So far I have been playing with KeyCloak and been able to set it up and running the customer-portal example successfully. Now I need to actually use it in my application, and I am not totally sure whether KeyCloak is the right thing that I am looking for, but I believe my need is just a common use case and hopefully KeyCloak is the right software that I am looking for..
When a user comes to my website, he registers and makes a post. Both the post and the user information is stored into databases, and the link between the user and post, i.e. who made which post? So I have two tables in my database: Post(id, post) and User(id,name), and another table UserPost(PostID, UserID) to store linking information. This is all fine in my own database.
But now when KeyCloak comes into play, the user first registers in KeyCloak server and user information are stored in its own database there, which seems unrelated to the database (Post and User) in my application. I don't want to duplicate two User databases in two servers, right? Even if I can tolerate the duplication, how to make the connection between KeyCloak database and my application database? I am using JBoss, Hibernate/JPA in my application.
Maybe I am missing something in the way how to connect KeyCloak user table with my own application database. Is there any tutorial or documentation that I can read?
Thank you.
Updated: This User table in my application only stores an id, which will come from the KeyCloak user registration information, and one more field 'reputation' which will be assigned based on this user's new post. Most other attributes of a user will be kept intact in the KeyCloak's USER_ENTITY table. Now, whenever a new user registers, KeyCloak will insert a record into the USER_ENTITY table. No worry about that. But at the same time, I need to add a record to the User table in my application based on the user ID from the KeyCloak USER_ENTITY. The question is how to get the User ID from Keycloak from the registration html page?
@Entity
public class User {
@Id
private Long id;
private int reputation = 0;
@OneToMany(mappedBy = "user", cascade = CascadeType.ALL, orphanRemoval = true)
private List<Post> posts = new ArrayList<>();
public User() {
}
public User(Long id, int reputation) {
this.id = id;
this.reputation = reputation;
}
public void setId(Long id) {
}
public Long getId() {
return id;
}
public void setReputation(int reputation) {
this.reputation = reputation;
}
public int getReputation() {
return reputation;
}
public List<Post> getPosts() {
return posts;
}
}
@Entity
public class Post {
@Id
@GeneratedValue(strategy = GenerationType.IDENTITY)
private Long id;
@ManyToOne
private User user;
private String text;
public Post() {
}
public Long getId() {
return id;
}
public void setUser(User user) {
this.user = user;
}
public User getUser() {
return user;
}
public void setText(String text) {
this.text = text;
}
public String getText() {
return text;
}
}
I'm in the process of a conversion almost exactly like this. I had users and roles in a home grown database and used Wildfly security via a custom UsernamePasswordLoginModule. I'm now moving to Keycloak.

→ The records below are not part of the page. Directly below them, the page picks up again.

**config.mk**
```make
export PLATFORM = sky130hd
export DESIGN_NAME = pll_lock_supervisor
export DESIGN_NICKNAME = d
export VERILOG_FILES = /design/src/rtl/pll_lock_supervisor.sv
export SDC_FILE = /design/constraint.sdc
export NUM_CORES = 1
export LEC_CHECK = 0
export BUFFER_PORTS_ARGS = -buffer_cell sky130_fd_sc_hd__clkbuf_2
export CORE_UTILIZATION = 30
export DETAILED_ROUTE_END_ITERATION = 6
export GPL_ROUTABILITY_DRIVEN = 0
export PLACE_DENSITY = 0.49
export SYNTH_ARGS = -nofsm -noshare
export SYNTH_HDL_FRONTEND = slang
export SYNTH_SLANG_ARGS = --single-unit
```
**constraint.sdc**
```tcl
create_clock -name clk_in -period 3.4 [get_ports clk_in]
set_clock_uncertainty 0.05 [all_clocks]
set_input_delay 0.51 -clock clk_in [delete_from_list [all_inputs] [get_ports clk_in]]
set_output_delay 0.51 -clock clk_in [all_outputs]
set_load 0.05 [all_outputs]
```
**src/rtl/pll_lock_supervisor.sv**
```systemverilog
// Multi-channel PLL/MMCM lock supervisor: drives each PLL reset, debounces its
// lock, retries on timeout, latches a fault after too many retries.
module pll_lock_supervisor #(
  parameter int NUM_CH             = 3,
  parameter int RETRY_CYCLES       = 1000000,
  parameter int RST_PULSE_CYCLES   = 100,
  parameter int LOCK_STABLE_CYCLES = 1000,
  parameter int MAX_RETRIES        = 15,
  parameter int CNT_W              = 8
) (
  input  logic                    clk_in,
  input  logic                    rst_n,
  input  logic [NUM_CH-1:0]       ch_enable,
  input  logic [NUM_CH-1:0]       locked_in,
  input  logic [NUM_CH-1:0]       force_rst,
  input  logic [NUM_CH-1:0]       clear_fault,
  output logic [NUM_CH-1:0]       pll_rst,
  output logic [NUM_CH-1:0]       ch_ready,
  output logic [NUM_CH-1:0]       ch_fault,
  output logic                    all_ready,
  output logic [NUM_CH-1:0]       loss_pulse,
  output logic [NUM_CH*CNT_W-1:0] retry_cnt,
  output logic [NUM_CH*CNT_W-1:0] loss_cnt
);

  localparam int RST_W   = (RST_PULSE_CYCLES > 1)   ? $clog2(RST_PULSE_CYCLES)   : 1;
  localparam int RETRY_W = (RETRY_CYCLES > 1)       ? $clog2(RETRY_CYCLES)       : 1;
  localparam int STAB_W  = (LOCK_STABLE_CYCLES > 1) ? $clog2(LOCK_STABLE_CYCLES) : 1;

  localparam logic [RST_W-1:0]   RST_LAST   = RST_W'(RST_PULSE_CYCLES - 1);
  localparam logic [RETRY_W-1:0] RETRY_LAST = RETRY_W'(RETRY_CYCLES - 1);
  localparam logic [STAB_W-1:0]  STAB_LAST  = STAB_W'(LOCK_STABLE_CYCLES - 1);
  localparam logic [31:0]        MAX_RETRY_L = 32'(MAX_RETRIES);

  typedef enum logic [2:0] {
    ST_DIS,
    ST_RST,
    ST_WAIT,
    ST_STAB,
    ST_READY,
    ST_FAULT
  } state_t;

  // Two-flop synchroniser; only lock_s_reg is ever used for decisions.
  logic [NUM_CH-1:0] lock_meta_reg;
  logic [NUM_CH-1:0] lock_s_reg;
  logic              all_ready_reg;

  always_ff @(posedge clk_in or negedge rst_n) begin
    if (!rst_n) begin
      lock_meta_reg <= '0;
      lock_s_reg    <= '0;
    end else begin
      lock_meta_reg <= locked_in;
      lock_s_reg    <= lock_meta_reg;
    end
  end

  genvar gi;
  generate
    for (gi = 0; gi < NUM_CH; gi++) begin : g_ch
      state_t             state_reg, state_next;
      logic [RST_W-1:0]   rst_tmr_reg, rst_tmr_next;
      logic [RETRY_W-1:0] retry_tmr_reg, retry_tmr_next;
      logic [STAB_W-1:0]  stab_reg, stab_next;
      logic [CNT_W-1:0]   retry_cnt_reg, retry_cnt_next;
      logic [CNT_W-1:0]   loss_cnt_reg, loss_cnt_next;
      logic [CNT_W-1:0]   retry_inc;
      logic               timeout;
      logic               loss_pulse_reg, loss_pulse_next;
      logic               pll_rst_reg, ch_ready_reg, ch_fault_reg;

      always_comb begin
        state_next      = state_reg;
        rst_tmr_next    = rst_tmr_reg;
        retry_tmr_next  = retry_tmr_reg;
        stab_next       = stab_reg;
        retry_cnt_next  = retry_cnt_reg;
        loss_cnt_next   = loss_cnt_reg;
        loss_pulse_next = 1'b0;
        retry_inc       = (retry_cnt_reg == '1) ? retry_cnt_reg : retry_cnt_reg + 1'b1;
        timeout         = (retry_tmr_reg == RETRY_LAST);

        if (!ch_enable[gi]) begin
          state_next = ST_DIS;
        end else if (force_rst[gi] && (state_reg != ST_DIS)) begin
          // A forced restart also takes precedence over a coincident timeout.
          state_next     = ST_RST;
          rst_tmr_next   = '0;
          retry_tmr_next = '0;
          if (state_reg == ST_FAULT) begin
            retry_cnt_next = '0;
          end
        end else begin
          case (state_reg)
            ST_DIS: begin
              state_next     = ST_RST;
              rst_tmr_next   = '0;
              retry_tmr_next = '0;
              retry_cnt_next = '0;
            end
            ST_RST: begin
              if (rst_tmr_reg == RST_LAST) begin
                state_next = ST_WAIT;
              end else begin
                rst_tmr_next = rst_tmr_reg + 1'b1;
              end
            end
            ST_WAIT, ST_STAB: begin
              if (timeout) begin
                retry_cnt_next = retry_inc;
                if ((MAX_RETRY_L != 32'd0) && (32'(retry_inc) >= MAX_RETRY_L)) begin
                  state_next = ST_FAULT;
                end else begin
                  state_next     = ST_RST;
                  rst_tmr_next   = '0;
                  retry_tmr_next = '0;
                end
              end else begin
                // The retry window spans WAIT and STAB; a lock glitch does not extend it.
                retry_tmr_next = retry_tmr_reg + 1'b1;
                if (state_reg == ST_WAIT) begin
                  if (lock_s_reg[gi]) begin
                    state_next = ST_STAB;
                    stab_next  = '0;
                  end
                end else if (!lock_s_reg[gi]) begin
                  state_next = ST_WAIT;
                end else if (stab_reg == STAB_LAST) begin
                  state_next     = ST_READY;
                  retry_cnt_next = '0;
                end else begin
                  stab_next = stab_reg + 1'b1;
                end
              end
            end
            ST_READY: begin
              if (!lock_s_reg[gi]) begin
                state_next      = ST_RST;
                rst_tmr_next    = '0;
                retry_tmr_next  = '0;
                loss_pulse_next = 1'b1;
                loss_cnt_next   = (loss_cnt_reg == '1) ? loss_cnt_reg : loss_cnt_reg + 1'b1;
              end
            end
            ST_FAULT: begin
              if (clear_fault[gi]) begin
                state_next     = ST_RST;
                rst_tmr_next   = '0;
                retry_tmr_next = '0;
                retry_cnt_next = '0;
              end
            end
            default: begin
              state_next = ST_DIS;
            end
          endcase
        end
      end

      // Outputs are registered from the next-state decode so they are glitch-free.
      always_ff @(posedge clk_in or negedge rst_n) begin
        if (!rst_n) begin
          state_reg      <= ST_DIS;
          rst_tmr_reg    <= '0;
          retry_tmr_reg  <= '0;
          stab_reg       <= '0;
          retry_cnt_reg  <= '0;
          loss_cnt_reg   <= '0;
          loss_pulse_reg <= 1'b0;
          pll_rst_reg    <= 1'b1;
          ch_ready_reg   <= 1'b0;
          ch_fault_reg   <= 1'b0;
        end else begin
          state_reg      <= state_next;
          rst_tmr_reg    <= rst_tmr_next;
          retry_tmr_reg  <= retry_tmr_next;
          stab_reg       <= stab_next;
          retry_cnt_reg  <= retry_cnt_next;
          loss_cnt_reg   <= loss_cnt_next;
          loss_pulse_reg <= loss_pulse_next;
          pll_rst_reg    <= (state_next == ST_DIS) || (state_next == ST_RST) ||
                            (state_next == ST_FAULT);
          ch_ready_reg   <= (state_next == ST_READY);
          ch_fault_reg   <= (state_next == ST_FAULT);
        end
      end

      assign pll_rst[gi]                   = pll_rst_reg;
      assign ch_ready[gi]                  = ch_ready_reg;
      assign ch_fault[gi]                  = ch_fault_reg;
      assign loss_pulse[gi]                = loss_pulse_reg;
      assign retry_cnt[gi*CNT_W +: CNT_W]  = retry_cnt_reg;
      assign loss_cnt[gi*CNT_W +: CNT_W]   = loss_cnt_reg;
    end
  endgenerate

  // Disabled channels are ignored; with nothing enabled the aggregate stays low.
  always_ff @(posedge clk_in or negedge rst_n) begin
    if (!rst_n) begin
      all_ready_reg <= 1'b0;
    end else begin
      all_ready_reg <= (|ch_enable) && (&(ch_ready | ~ch_enable));
    end
  end

  assign all_ready = all_ready_reg;

endmodule

```
==> results_dict.tcl <==
set metrics [dict create \
    critPathLaunchType "flip-flop" \
    period_needed_ns 3.07 \
    post-route-period-util_pct 90.4 \
    status "finished clean" \
    antenna_found_initial 1 \
    insertion_delay_ns 0.44 \
    netlist_instances 1153 \
    syn-num-nets 1182 \
    drv_slew 0 \
    timing.hold.ws_ns 0.0635 \
    syn_area_um2 10300 \
    max_stage_delay_ns 0.65 \
    rows 67 \
    synth-edff-count 0 \
    vias 8696 \
    ant_nets 0 \
    met2_length_mm 11.4 \
    ys.flop_type "dfrtp_1" \
    finalHoldViolations 0 \
    clk_pin_slew_ns 0.07 \
    worstMarginPinSlew_ns 0.992 \
    drt_first_pass_iters 5 \
    chipHeight_um 187 \
    max_clock_freq_mhz 326 \
    met3_length_um 638 \
    postCtsSetupRepairBufs 0 \
    synth_cell_types 71 \
    rsz0062_at_grt "no" \
    cts.sink_count 187 \
    start_util_pct 30.5 \
    holdCritPathClass "primary input to asynchronous set/reset pin" \
    worst-setup-path-type "flip-flop to flip-flop" \
    cts_tree "done" \
    ys_seq_area_share_pct 45.6 \
    drt_iter0_drc 502 \
    ir_worst_vdd_uv 341 \
    setup_tns_ns 0 \
    hpwl_mm 17.3 \
    yosysWarnings 0 \
    root_buffer "clkbuf_16" \
    drc_errors 0 \
    cp-end-kind "flip-flop" \
    diodes 0 \
    syn_to_final_growth_pct 14.0 \
    ys_ff_latch 187 \
    port_buffers 74 \
    n_fill_cell 3465 \
    drive_gt1_share_pct 12.2 \
    clock_path_buffers 2 \
    core_area_um2 33600 \
    cts_resized 0 \
    cts_hold_buf 0 \
    pwr_density_cell_nw_per_um2 374 \
    grt_overflow 0 \
    largest_reg_flops 60 \
    routed_via_density 5.18 \
    setup_violations 0 \
    grt_pass1_wl_mm 42.5 \
    cts_buffers 17 \
    grt_use_total_pct 14.7 \
    die_w_um 187 \
    cp_max_fo 11 \
    maxCapViolations 0 \
    routed_wl_mm 24.7 \
    critPathMostFrequentCell "or4_1" \
    synthArstFlopShare_pct 100 \
    grt_start_max_net_pins 78 \
    highest_layer "met5" \
    final_nets 1248 \
    relSlewSlack_pct 33.6 \
    wl_per_cell_um 14.7 \
    power.leakage_uw 0.00500 \
    ios 75 \
    wl_met1_mm 12.4 \
    arrival_ns 3.39 \
    grt_pass1_vias 8392 \
    cts_max_level 4 \
    synth.avg_cell_area_um2 8.90 \
    critPathSlowestCell "or4_1" \
    dieArea_um2 35000 \
    worstPathCellList "or4b_1 -> or4_1 -> o21ai_1 -> a32oi_1 -> or2_1 -> or4_1 -> a21oi_1" \
    required_ns 3.72 \
]
## power by group
part / internal (uW) / switching [uW]
registers: 2240 / 24.4
clock network: 1040 / 864
logic: 57.7 / 147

I too had database referential integrity for users to other things. What I've done is to not remove the user table completely but to move all of the user attributes over to Keycloak. I maintain a user table with a very minimal amount of information and a primary key that is the Keycloak "user name" (a GUID). You can get that from getting the principal:
@Context
private SecurityContext sc;
...
String userId = sc.getUserPrincipal().getName();
Now I have a key that I can use with JPA to get a user and tie them to anything they need to be tied to.
There will be a further step where I get more data from Keycloak about the user. Right now I have enough in the AccessToken:
KeycloakPrincipal<KeycloakSecurityContext> kcPrincipal = (KeycloakPrincipal<KeycloakSecurityContext>)(sc.getUserPrincipal());
AccessToken accessToken = kcPrincipal.getKeycloakSecurityContext().getToken();
String firstName = accessToken.getGivenName();
String lastName = accessToken.getFamilyName();
but I will eventually have custom user attributes pushed over to the Keycloak side that I'll need to get access to.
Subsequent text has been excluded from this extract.